Write out, unaltered, each line from the top of the records below down to the line where "of 01-24, as" appears, that line included.

Saved data entries
####

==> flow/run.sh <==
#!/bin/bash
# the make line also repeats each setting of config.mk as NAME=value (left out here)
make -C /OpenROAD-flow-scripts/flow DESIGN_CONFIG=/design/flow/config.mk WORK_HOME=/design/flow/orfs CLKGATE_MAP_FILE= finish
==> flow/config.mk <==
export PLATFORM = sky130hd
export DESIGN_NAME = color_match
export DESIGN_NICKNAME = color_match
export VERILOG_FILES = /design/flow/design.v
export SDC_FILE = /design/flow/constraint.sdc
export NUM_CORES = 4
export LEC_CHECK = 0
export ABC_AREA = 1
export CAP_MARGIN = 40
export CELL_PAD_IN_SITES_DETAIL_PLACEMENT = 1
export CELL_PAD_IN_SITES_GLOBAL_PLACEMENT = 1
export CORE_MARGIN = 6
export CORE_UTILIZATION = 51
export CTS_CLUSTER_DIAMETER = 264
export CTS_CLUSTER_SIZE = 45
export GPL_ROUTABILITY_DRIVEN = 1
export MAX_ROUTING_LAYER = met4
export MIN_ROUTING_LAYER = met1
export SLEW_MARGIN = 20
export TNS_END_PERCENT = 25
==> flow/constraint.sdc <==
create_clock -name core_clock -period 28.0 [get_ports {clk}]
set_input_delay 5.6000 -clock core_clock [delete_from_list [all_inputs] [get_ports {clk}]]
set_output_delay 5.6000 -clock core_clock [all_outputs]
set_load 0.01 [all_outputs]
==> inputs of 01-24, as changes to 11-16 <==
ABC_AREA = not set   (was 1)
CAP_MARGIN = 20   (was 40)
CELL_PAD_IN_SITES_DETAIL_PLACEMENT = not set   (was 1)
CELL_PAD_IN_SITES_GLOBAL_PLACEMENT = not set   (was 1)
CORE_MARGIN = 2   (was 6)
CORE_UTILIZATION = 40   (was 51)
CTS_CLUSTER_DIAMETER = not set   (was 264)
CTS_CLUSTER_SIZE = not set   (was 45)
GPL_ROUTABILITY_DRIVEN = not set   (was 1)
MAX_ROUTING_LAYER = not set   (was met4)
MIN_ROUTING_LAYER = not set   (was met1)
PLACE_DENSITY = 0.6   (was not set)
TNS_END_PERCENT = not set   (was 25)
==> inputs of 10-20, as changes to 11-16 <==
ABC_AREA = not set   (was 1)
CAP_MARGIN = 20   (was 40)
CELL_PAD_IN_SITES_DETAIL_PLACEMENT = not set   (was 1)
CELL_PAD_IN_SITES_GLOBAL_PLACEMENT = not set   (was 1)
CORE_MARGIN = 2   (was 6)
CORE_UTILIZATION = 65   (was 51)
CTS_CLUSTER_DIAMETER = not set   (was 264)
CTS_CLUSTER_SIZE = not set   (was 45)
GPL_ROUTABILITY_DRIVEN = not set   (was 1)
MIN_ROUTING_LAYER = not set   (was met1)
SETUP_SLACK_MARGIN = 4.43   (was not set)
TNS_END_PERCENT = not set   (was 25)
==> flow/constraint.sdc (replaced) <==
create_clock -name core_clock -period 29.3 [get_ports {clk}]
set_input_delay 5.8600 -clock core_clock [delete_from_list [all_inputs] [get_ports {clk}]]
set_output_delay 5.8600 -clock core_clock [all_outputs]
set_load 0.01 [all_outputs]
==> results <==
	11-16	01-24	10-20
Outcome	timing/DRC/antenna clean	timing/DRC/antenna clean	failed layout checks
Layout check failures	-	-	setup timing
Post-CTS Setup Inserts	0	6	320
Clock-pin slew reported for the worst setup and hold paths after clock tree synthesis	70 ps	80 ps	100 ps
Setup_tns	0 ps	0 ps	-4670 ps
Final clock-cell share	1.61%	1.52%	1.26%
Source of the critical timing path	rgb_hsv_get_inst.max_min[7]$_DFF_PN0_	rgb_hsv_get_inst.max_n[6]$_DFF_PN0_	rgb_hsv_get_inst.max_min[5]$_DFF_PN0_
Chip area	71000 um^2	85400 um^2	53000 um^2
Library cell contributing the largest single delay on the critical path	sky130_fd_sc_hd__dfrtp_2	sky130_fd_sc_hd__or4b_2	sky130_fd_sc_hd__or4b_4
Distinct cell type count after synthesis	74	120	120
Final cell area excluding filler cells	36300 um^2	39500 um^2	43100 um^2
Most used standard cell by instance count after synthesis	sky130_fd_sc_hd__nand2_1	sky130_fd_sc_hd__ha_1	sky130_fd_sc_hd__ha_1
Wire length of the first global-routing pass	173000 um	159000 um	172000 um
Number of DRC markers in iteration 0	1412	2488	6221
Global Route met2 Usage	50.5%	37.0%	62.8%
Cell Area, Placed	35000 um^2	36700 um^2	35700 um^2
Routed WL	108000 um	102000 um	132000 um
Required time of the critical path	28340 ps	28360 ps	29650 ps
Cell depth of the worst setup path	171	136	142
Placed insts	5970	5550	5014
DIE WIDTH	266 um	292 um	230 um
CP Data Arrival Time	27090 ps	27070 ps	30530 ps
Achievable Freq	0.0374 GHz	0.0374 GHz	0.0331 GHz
== job 5157 ==
// LED_flow
module LED_flow(
  input      i_clk,                     
  input      i_rst_n,                   
  input      pause,                     
  output reg [6:0] keyboard_val,        
  output reg [7:0] keyboard             
 );
reg [1:0] cnt2;                         
reg [3:0] flag;                         
reg [23:0] flag_time;                   
reg key_clk_sec;                        
reg key_clk_sec_d;
reg [1:0] cnt;                          
reg key_clk_d;
wire key_clk  = cnt[1];                 
wire sec_tick = key_clk_sec & ~key_clk_sec_d;
wire scan_tick = key_clk & ~key_clk_d;
always @ (posedge i_clk)
   begin
     if (i_rst_n) begin
         cnt <= 2'd0;
         cnt2 <= 2'd0;
         key_clk_sec <= 1'b0;
         key_clk_sec_d <= 1'b0;
         key_clk_d <= 1'b0;
     end else begin
         cnt <= cnt + 1'b1;
         cnt2 <= (cnt2 + 1'b1) % 2'd3;
         if(cnt2 < 2'd1)
             key_clk_sec <= 1'b1;
         else
             key_clk_sec <= 1'b0;
         key_clk_sec_d <= key_clk_sec;
         key_clk_d <= key_clk;
     end
   end
always @ (posedge i_clk)
  begin
    if (i_rst_n)
        flag_time <= 24'b0;
    else if(sec_tick && !pause)
        flag_time <= (flag_time + 1'b1) % 24'd8640000;
  end
  ...
Settings: LEC_CHECK=0, ABC_AREA=1, CAP_MARGIN=25, CELL_PAD_IN_SITES_DETAIL_PLACEMENT=2, CELL_PAD_IN_SITES_GLOBAL_PLACEMENT=2, CORE_MARGIN=9, CORE_UTILIZATION=42, CTS_CLUSTER_DIAMETER=61, MAX_ROUTING_LAYER=met5, MIN_ROUTING_LAYER=met2, SETUP_SLACK_MARGIN=5.0, SLEW_MARGIN=20, TNS_END_PERCENT=95; clock period 30.9 ns.
run.sh (not shown) runs the stock make flow with config.mk's settings and CLKGATE_MAP_FILE=.
The log for job 5157 ends in 3_5_place_dp with error DPL-0033, so the run never completed.
==> trial 87 <==
==> flow/design.v <==
module gcd (
    input  logic        clk_i,
    input  logic        rst_i,
    input  logic        start_i,
    input  logic [31:0] a_i,
    input  logic [31:0] b_i,
    output logic        busy_o,
    output logic        valid_o,
    output logic [31:0] result_o
);
    logic [31:0] a, a_nxt;
    logic [31:0] b, b_nxt;
    logic [5:0]  k, k_nxt;           
    logic [31:0] result, result_nxt;
    typedef enum logic [3:0] {
        IDLE       = 4'b0000,
        LOAD       = 4'b0001,
        CHK_ZERO   = 4'b0010,
        FACTOR2    = 4'b0011,
        STRIP_A    = 4'b0100,
        STRIP_B    = 4'b0101,
        CMP        = 4'b0110,
        SUB        = 4'b0111,
        DONE       = 4'b1000
    } state_t;
    state_t state, state_nxt;
    logic a_is_zero, b_is_zero;
    logic both_even, a_even, b_even;
    logic a_gt_b;
    logic b_will_be_zero;           
    assign a_is_zero = (a == 0);
    assign b_is_zero = (b == 0);
    assign both_even = (a[0] == 0) && (b[0] == 0);
    assign a_even    = (a[0] == 0);
    assign b_even    = (b[0] == 0);
    assign a_gt_b    = (a > b);
    logic load_inputs, inc_k, shift_a, shift_b, swap, set_res;
    always_comb begin
        state_nxt   = state;
        load_inputs = 1'b0;
        inc_k       = 1'b0;
        shift_a     = 1'b0;
        shift_b     = 1'b0;
        swap        = 1'b0;
        set_res     = 1'b0;
        a_nxt      = a;
        b_nxt      = b;
        k_nxt      = k;
        result_nxt = result;
        b_will_be_zero = 1'b0;
        case (state)
            IDLE: begin
                if (start_i) begin
                    load_inputs = 1'b1;           
                    state_nxt   = LOAD;
                end
            end
            LOAD: begin
                a_nxt = a_i;                      
                b_nxt = b_i;
                k_nxt = 6'd0;                     
                state_nxt = CHK_ZERO;
            end
            CHK_ZERO: begin
                if (a_is_zero && b_is_zero) begin
                    set_res     = 1'b1;
                    result_nxt  = 32'd0;
                    state_nxt   = DONE;
                end else if (a_is_zero) begin
                    set_res     = 1'b1;
                    result_nxt  = b;
                    state_nxt   = DONE;
                end else if (b_is_zero) begin
                    set_res     = 1'b1;
                    result_nxt  = a;
                    state_nxt   = DONE;
                end else begin
                    state_nxt = FACTOR2;
                end
            end
            FACTOR2: begin
                if (both_even) begin
                    shift_a = 1'b1;
                    shift_b = 1'b1;
                    inc_k   = 1'b1;
                    a_nxt = a >> 1;
                    b_nxt = b >> 1;
                    k_nxt = k + 1'b1;
                    state_nxt = FACTOR2;           
                end else begin
                    state_nxt = STRIP_A;
                end
            end
            STRIP_A: begin
                if (a_even) begin
                    shift_a = 1'b1;
                    a_nxt   = a >> 1;
                    state_nxt = STRIP_A;
                end else begin
                    state_nxt = STRIP_B;
                end
            end
            STRIP_B: begin
                if (b_even) begin
                    shift_b = 1'b1;
                    b_nxt   = b >> 1;
                    state_nxt = STRIP_B;
                end else begin
                    state_nxt = CMP;
                end
            end
            CMP: begin
                if (a_gt_b) begin
                    swap  = 1'b1;
                    a_nxt = b;
                    b_nxt = a;
                end
                state_nxt = SUB;
            end
            SUB: begin
                b_nxt = b - a;                      
                b_will_be_zero = (b_nxt == 0);
                if (b_will_be_zero) begin
                    set_res     = 1'b1;
                    result_nxt  = a << k;         
                    state_nxt   = DONE;
                end else begin
                    state_nxt = STRIP_B;
                end
            end
            DONE: begin
                state_nxt = IDLE;                  
            end
            default: state_nxt = IDLE;            
        endcase
    end
    always_ff @(posedge clk_i or posedge rst_i) begin
        if (rst_i) begin
            a      <= 32'd0;
            b      <= 32'd0;
            k      <= 6'd0;
            result <= 32'd0;
        end else begin
            a      <= a_nxt;
            b      <= b_nxt;
            k      <= k_nxt;
            result <= result_nxt;
        end
    end
    always_ff @(posedge clk_i or posedge rst_i) begin
        if (rst_i)
            state <= IDLE;
        else
            state <= state_nxt;
    end
    always_ff @(posedge clk_i or posedge rst_i) begin
        if (rst_i) begin
            busy_o   <= 1'b0;
            valid_o  <= 1'b0;
            result_o <= 32'd0;
        end else begin
            busy_o   <= (state != IDLE) && (state != DONE);
            valid_o  <= set_res;                
            result_o <= result_nxt;
        end
    end
endmodule
==> run a <==
==> flow/design.v <==
module cordic
  #(vectoring = 1,                                 
    width = 16,                                    
    iterations = width + 2,                        
    guard_bits = iterations - 1)                   
   (input  wire                       reset,       
    input  wire                       clk,         
    input  wire                       en,          
    input  wire  signed [width - 1:0] x0, y0, z0,  
    output logic signed [width    :0] x, y,        
    output logic signed [width - 1:0] z);          
   localparam logic signed [width - 1:0] pi_2 = 2**(width - 2);  
   function automatic logic signed [width + guard_bits - 1:0] atan_z(input integer i);
      case (i)
        0: atan_z = 33'd1073741824;
        1: atan_z = 33'd633866811;
        2: atan_z = 33'd334917815;
        3: atan_z = 33'd170009512;
        4: atan_z = 33'd85334662;
        5: atan_z = 33'd42708931;
        6: atan_z = 33'd21359677;
        7: atan_z = 33'd10680490;
        8: atan_z = 33'd5340327;
        9: atan_z = 33'd2670173;
        10: atan_z = 33'd1335088;
        11: atan_z = 33'd667544;
        12: atan_z = 33'd333772;
        13: atan_z = 33'd166886;
        14: atan_z = 33'd83443;
        15: atan_z = 33'd41722;
        16: atan_z = 33'd20861;
        17: atan_z = 33'd10430;
        default: atan_z = '0;
      endcase
   endfunction  
   logic signed [width + guard_bits    :0] xr[iterations + 1], yr[iterations + 1];
   logic signed [width + guard_bits - 1:0] zr[iterations + 1];
   always_ff @(posedge clk or posedge reset)
     if (reset)
       for (int i = 0; i < iterations + 1; ++i)
         begin
            xr[i] <= '0;
            yr[i] <= '0;
            zr[i] <= '0;
         end
     else
       if (en)
         for (int i = -1; i < iterations; ++i)
           if (i == -1)
             if (vectoring == 1)
               if (x0 < 0 && y0 >= 0)  
                 begin
                    xr[0] <= y0          << guard_bits;
                    yr[0] <= -x0         << guard_bits;
                    zr[0] <= (z0 + pi_2) << guard_bits;
                 end
               else if (x0 < 0 && y0 < 0)  
                 begin
                    xr[0] <= -y0         << guard_bits;
                    yr[0] <= x0          << guard_bits;
                    zr[0] <= (z0 - pi_2) << guard_bits;
                 end
               else
                 begin
                    xr[0] <= x0 << guard_bits;
                    yr[0] <= y0 << guard_bits;
                    zr[0] <= z0 << guard_bits;
                 end
             else
               if (z0[$left(z0)-:2] == 2'b10)  
                 begin
                    xr[0] <= y0          << guard_bits;
                    yr[0] <= -x0         << guard_bits;
                    zr[0] <= (z0 + pi_2) << guard_bits;
                 end
               else if (z0[$left(z0)-:2] == 2'b01)  
                 begin
                    xr[0] <= -y0         << guard_bits;
                    yr[0] <= x0          << guard_bits;
                    zr[0] <= (z0 - pi_2) << guard_bits;
                 end
               else
                 begin
                    xr[0] <= x0 << guard_bits;
                    yr[0] <= y0 << guard_bits;
                    zr[0] <= z0 << guard_bits;
                 end
           else
             if (vectoring == 1)
               if (yr[i] >= 0)
                 begin
                    xr[i + 1] <= xr[i] + (yr[i] >>> i);
                    yr[i + 1] <= yr[i] - (xr[i] >>> i);
                    zr[i + 1] <= zr[i] + atan_z(i);
                 end
               else
                 begin
                    xr[i + 1] <= xr[i] - (yr[i] >>> i);
                    yr[i + 1] <= yr[i] + (xr[i] >>> i);
                    zr[i + 1] <= zr[i] - atan_z(i);
                 end
             else
               if (zr[i] < 0)
                 begin
                    xr[i + 1] <= xr[i] + (yr[i] >>> i);
                    yr[i + 1] <= yr[i] - (xr[i] >>> i);
                    zr[i + 1] <= zr[i] + atan_z(i);
                 end
               else
                 begin
                    xr[i + 1] <= xr[i] - (yr[i] >>> i);
                    yr[i + 1] <= yr[i] + (xr[i] >>> i);
                    zr[i + 1] <= zr[i] - atan_z(i);
                 end
   always_ff @(posedge clk or posedge reset)
     if (reset)
       begin
          x <= '0;
          y <= '0;
          z <= '0;
       end
     else
       if (en)
         begin
            x <= round_result(xr[iterations]);
            y <= round_result(yr[iterations]);
            z <= round_result(zr[iterations]);
         end
   function signed [width:0] round_result(input signed [width + guard_bits:0] x);
      round_result = (x + 2**(guard_bits - 1)) >>> guard_bits;
   endfunction
endmodule
==> flow/run.sh <==
#!/bin/bash
# the make line also repeats each setting of config.mk as NAME=value (left out here)
make -C /OpenROAD-flow-scripts/flow DESIGN_CONFIG=/design/flow/config.mk WORK_HOME=/design/flow/orfs CLKGATE_MAP_FILE= finish
==> flow/config.mk <==
export PLATFORM = sky130hd
export DESIGN_NAME = cordic
export DESIGN_NICKNAME = cordic
export VERILOG_FILES = /design/flow/design.v
export SDC_FILE = /design/flow/constraint.sdc
export NUM_CORES = 4
export LEC_CHECK = 0
export ABC_AREA = 1
export CAP_MARGIN = 20
export CELL_PAD_IN_SITES_GLOBAL_PLACEMENT = 0
export CORE_MARGIN = 2
export CORE_UTILIZATION = 72
export CTS_CLUSTER_DIAMETER = 325
export CTS_CLUSTER_SIZE = 25
export MIN_ROUTING_LAYER = met1
export PLACE_DENSITY = 0.65
export SETUP_SLACK_MARGIN = 1.1
export SLEW_MARGIN = 30
export TNS_END_PERCENT = 45
==> flow/constraint.sdc <==
create_clock -name core_clock -period 4.23 [get_ports {clk}]
set_input_delay 0.8460 -clock core_clock [delete_from_list [all_inputs] [get_ports {clk}]]
set_output_delay 0.8460 -clock core_clock [all_outputs]
set_load 0.01 [all_outputs]
==> inputs of run b, as changes to run a <==
CELL_PAD_IN_SITES_GLOBAL_PLACEMENT = default   (was 0)
CTS_CLUSTER_DIAMETER = default   (was 325)
CTS_CLUSTER_SIZE = 76   (was 25)
MIN_ROUTING_LAYER = default   (was met1)
PLACE_DENSITY = 0.66   (was 0.65)
SETUP_SLACK_MARGIN = 0.53   (was 1.1)
SLEW_MARGIN = 20   (was 30)
TNS_END_PERCENT = default   (was 45)
==> flow/constraint.sdc (replaced) <==
create_clock -name core_clock -period 4.48 [get_ports {clk}]
set_input_delay 0.8960 -clock core_clock [delete_from_list [all_inputs] [get_ports {clk}]]
set_output_delay 0.8960 -clock core_clock [all_outputs]
set_load 0.01 [all_outputs]
==> inputs of run c, as changes to run a <==
CELL_PAD_IN_SITES_GLOBAL_PLACEMENT = 1   (was 0)
CTS_CLUSTER_SIZE = default   (was 25)
PLACE_DENSITY = 0.66   (was 0.65)
SETUP_SLACK_MARGIN = default   (was 1.1)
==> flow/constraint.sdc (replaced) <==
create_clock -name core_clock -period 4.15 [get_ports {clk}]
set_input_delay 0.8300 -clock core_clock [delete_from_list [all_inputs] [get_ports {clk}]]
set_output_delay 0.8300 -clock core_clock [all_outputs]
set_load 0.01 [all_outputs]
==> Changelog: implementation <==
## Flow update

* Outcome: aborted with a tool error
* Stopped at: global routing
* Error msg: [ERROR GRT-0228] Horizontal edge usage exceeds the maximum allowed. (24, 51) usage=65535 limit=3200
* Placed Instances at 31180
* Clk sink count at 1698
* Resized cells post-CTS at 2472
* CTS buffer count at 77
* Cell Area, Placed at 182800 um^2
* Placer congestion estimate at 1.143
* DP Worst Slack at 264.3 ps
* Post-CTS setup buffers at 648
* # H-tree levels at 3
* Clock Tree Buf Depth at 3
* Root Driver: clkbuf_16
* PortBufs at 100
-- figures above: run a

==> Changelog: implementation <==
### Changed

* Cell Area, Placed at 182900 um^2
* Outcome: finished clean
* Resized cells post-CTS at 0
* CP max stage cell: dfrtp_1
* Root Driver: clkbuf_16
* Placed Instances at 31180
* R2R Path End: yr[17][24]
* DP Worst Slack at 401.4 ps
* Post-CTS setup buffers at 0
* PortBufs at 100
-- figures above: run b

==> Changelog: implementation <==
## Flow update

* Outcome: aborted with a tool error
* Stopped at: global placement without I/O
* Error msg: [ERROR GPL-0301] Utilization 117.487 % exceeds 100%.
* Core area at 245700 um^2
* And+or+nand+nor area frac at 33.06%
* Seq share, synth at 23.91%
* Aoi share at 17.01%
* Chip area in the Yosys report at 177700 um^2
* Count leader, synth: nand2_1
* Area leader share at 23.91%
* XOR/XNOR Fraction of Synth Area at 5.013%
* Chip Footprint at 250800 um^2
* Top cells by count: nand2_1, inv_1, nor2_1
* Ys flops at 1698
* Yosys top cell by area: dfrtp_1
* Row count at 182
-- figures above: run c
== v10 ==
// cordic_sin_cos
module cordic_sin_cos(clk,rst,target_angle,x_res,y_res);
 input clk,rst;   
 input signed [19:0] target_angle;    
 output reg signed [19:0] x_res;  
 output reg signed [19:0] y_res;  
 wire signed [19:0] x_res_comb;  
 wire signed [19:0] y_res_comb;  
 reg signed [19:0] x [9:0];   
 reg signed [19:0] y [9:0];   
 wire signed[19:0] arc_tan [8:0];   
 reg  signed[19:0] z[8:0];   
 reg  d[8:0];  
 wire signed [19:0] target_angle_conv;   
 wire [2:0] quadrant_loc;  
 assign arc_tan[0] = {{6{1'b0}},10'b0000101101,4'b0000};    
 assign arc_tan[1] = {{6{1'b0}},10'b0000011010,4'b1001};    
 assign arc_tan[2] = {{6{1'b0}},10'b0000001110,4'b0000};    
 assign arc_tan[3] = {{6{1'b0}},10'b0000000111,4'b0010};    
 assign arc_tan[4] = {{6{1'b0}},10'b0000000011,4'b1001};    
 assign arc_tan[5] = {{6{1'b0}},10'b0000000001,4'b1100};    
 assign arc_tan[6] = {{6{1'b0}},10'b0000000000,4'b1110};    
 assign arc_tan[7] = {{6{1'b0}},10'b0000000000,4'b0111};    
 assign arc_tan[8] = {{6{1'b0}},10'b0000000000,4'b0011};    
 get_conv_target_angle conv_angle(.target_angle(target_angle),.target_angle_conv(target_angle_conv),.quadrant_loc(quadrant_loc));
 output_mapping out_map(.x(x[9][19:0]),.y(y[9][19:0]),.quadrant_loc(quadrant_loc),.x_res(x_res_comb),.y_res(y_res_comb));
 always@(posedge clk)
  begin
    if (rst == 0)
       begin
         x_res [19:0]     <= 20'b0;
         y_res [19:0]     <= 20'b0;  
       end 
    else 
       begin
         x_res [19:0] <= x_res_comb;
         y_res [19:0] <= y_res_comb;
       end
  end
 always@(*)
   begin
      x[0] = 20'b00001001101101110001;  
      y[0] = 20'b00000000000000000000;  
      z[0] = target_angle_conv;  
      d[0] = (z[0][19] == 0) ? 1 : 0;   
   end
 always@(*)
   begin
     x[1] = (d[0] == 1) ? (x[0] - y[0]) : (x[0]+y[0]);
     y[1] = (d[0] == 1) ? (y[0] + x[0]) : (y[0]-x[0]);
     z[1] = (d[0] == 1) ? (z[0] - arc_tan[0]) : (z[0]+arc_tan[0]);
     d[1] = (z[1][19] == 0) ? 1 : 0;
  ...
clock: 28.2 ns
lec_check: 0
cap_margin: 40
core_margin: 2
core_utilization: 65
setup_slack_margin: -2.0
slew_margin: 20
tns_end_percent: 5
run.sh (not shown) runs the stock make flow with config.mk's settings and CLKGATE_MAP_FILE=.
v10: it failed with a tool error in global routing (5_1_grt), so there are no final results.
==> run E <==
// pipelined_cordic
module pipelined_cordic(
    input Clk, Rst,
    input signed[15:0] x_in, y_in, theta_in,
    output reg signed[15:0] sine_theta,
    output reg signed[15:0] cosine_theta
);
clock: 2.54 ns
lec_check: 0
cap_margin: 0
cell_pad_in_sites_detail_placement: 1
cell_pad_in_sites_global_placement: 3
core_margin: 10
core_utilization: 43
cts_cluster_diameter: 121
max_routing_layer: met4
place_density: 0.49
slew_margin: 30
run.sh (not shown) runs the stock make flow with config.mk's settings and CLKGATE_MAP_FILE=.
==> run K (differences from run E) <==
==> flow/config.mk (replaced) <==
export PLATFORM = sky130hd
export DESIGN_NAME = pipelined_cordic
export DESIGN_NICKNAME = pipelined_cordic
export VERILOG_FILES = /design/flow/design.v
export SDC_FILE = /design/flow/constraint.sdc
export NUM_CORES = 4
export LEC_CHECK = 0
export ABC_AREA = 1
export CAP_MARGIN = 20
export CELL_PAD_IN_SITES_DETAIL_PLACEMENT = 0
export CELL_PAD_IN_SITES_GLOBAL_PLACEMENT = 0
export CORE_MARGIN = 2
export CORE_UTILIZATION = 72
export CTS_CLUSTER_SIZE = 72
export MAX_ROUTING_LAYER = met5
export PLACE_DENSITY_LB_ADDON = 0.26
export SETUP_SLACK_MARGIN = 0.66
export SLEW_MARGIN = 35
==> flow/constraint.sdc (replaced) <==
create_clock -name core_clock -period 2.36 [get_ports {Clk}]
set_input_delay 0.4720 -clock core_clock [delete_from_list [all_inputs] [get_ports {Clk}]]
set_output_delay 0.4720 -clock core_clock [all_outputs]
set_load 0.01 [all_outputs]
==> qor summary <==
quantity	run E	run K
Die height	371.7 µm	289.0 µm
Chip footprint	138,200 µm²	83,550 µm²
Multiplexer share of the synthesized area	0.01249	0.0003422
Result of the run	failed layout checks	aborted with a tool error
Stage where the flow stopped	-	clock tree synthesis
Layout check failures	negative setup slack	-
Adder Area Share	0.1918	0.1744
Most popular library cell in the synthesized design by count	dfrtp_1	nand2_1
Hpwl dp	121,300 µm	129,700 µm
Number of placed instances, taps included	8,473	9,557
Weighted congestion reported at the end of routability-driven placement	0.8789	0.9914
Std-Cell Core Area	122,400 µm²	80,550 µm²
Post-Place Setup Slack	-0.8074 ns	-0.4957 ns
Chip Width	371.7 µm	289.0 µm
Total cells reported by yosys after synthesis	5,422	7,413
Number of distinct standard cells referenced by the synthesized netlist	82	54
Syn nets	6,259	8,250
Compound Share, Synth	0.1723	0.1170
Total placed instance area	66,970 µm²	68,970 µm²
Std-Cell Rows	128	104
Area share, top type	0.3688	0.3354
Share of the synthesized netlist area taken by xor and xnor gates	0.1235	0.09672
Simple-gate portion of the synthesized area	0.1020	0.2108
Sequential-to-total area share from yosys stat	0.3688	0.3354
Mapped cell area	53,190 µm²	58,500 µm²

####

- Exercise response:
==> flow/run.sh <==
#!/bin/bash
# the make line also repeats each setting of config.mk as NAME=value (left out here)
make -C /OpenROAD-flow-scripts/flow DESIGN_CONFIG=/design/flow/config.mk WORK_HOME=/design/flow/orfs CLKGATE_MAP_FILE= finish
==> flow/config.mk <==
export PLATFORM = sky130hd
export DESIGN_NAME = color_match
export DESIGN_NICKNAME = color_match
export VERILOG_FILES = /design/flow/design.v
export SDC_FILE = /design/flow/constraint.sdc
export NUM_CORES = 4
export LEC_CHECK = 0
export ABC_AREA = 1
export CAP_MARGIN = 40
export CELL_PAD_IN_SITES_DETAIL_PLACEMENT = 1
export CELL_PAD_IN_SITES_GLOBAL_PLACEMENT = 1
export CORE_MARGIN = 6
export CORE_UTILIZATION = 51
export CTS_CLUSTER_DIAMETER = 264
export CTS_CLUSTER_SIZE = 45
export GPL_ROUTABILITY_DRIVEN = 1
export MAX_ROUTING_LAYER = met4
export MIN_ROUTING_LAYER = met1
export SLEW_MARGIN = 20
export TNS_END_PERCENT = 25
==> flow/constraint.sdc <==
create_clock -name core_clock -period 28.0 [get_ports {clk}]
set_input_delay 5.6000 -clock core_clock [delete_from_list [all_inputs] [get_ports {clk}]]
set_output_delay 5.6000 -clock core_clock [all_outputs]
set_load 0.01 [all_outputs]
==> inputs of 01-24, as changes to 11-16 <==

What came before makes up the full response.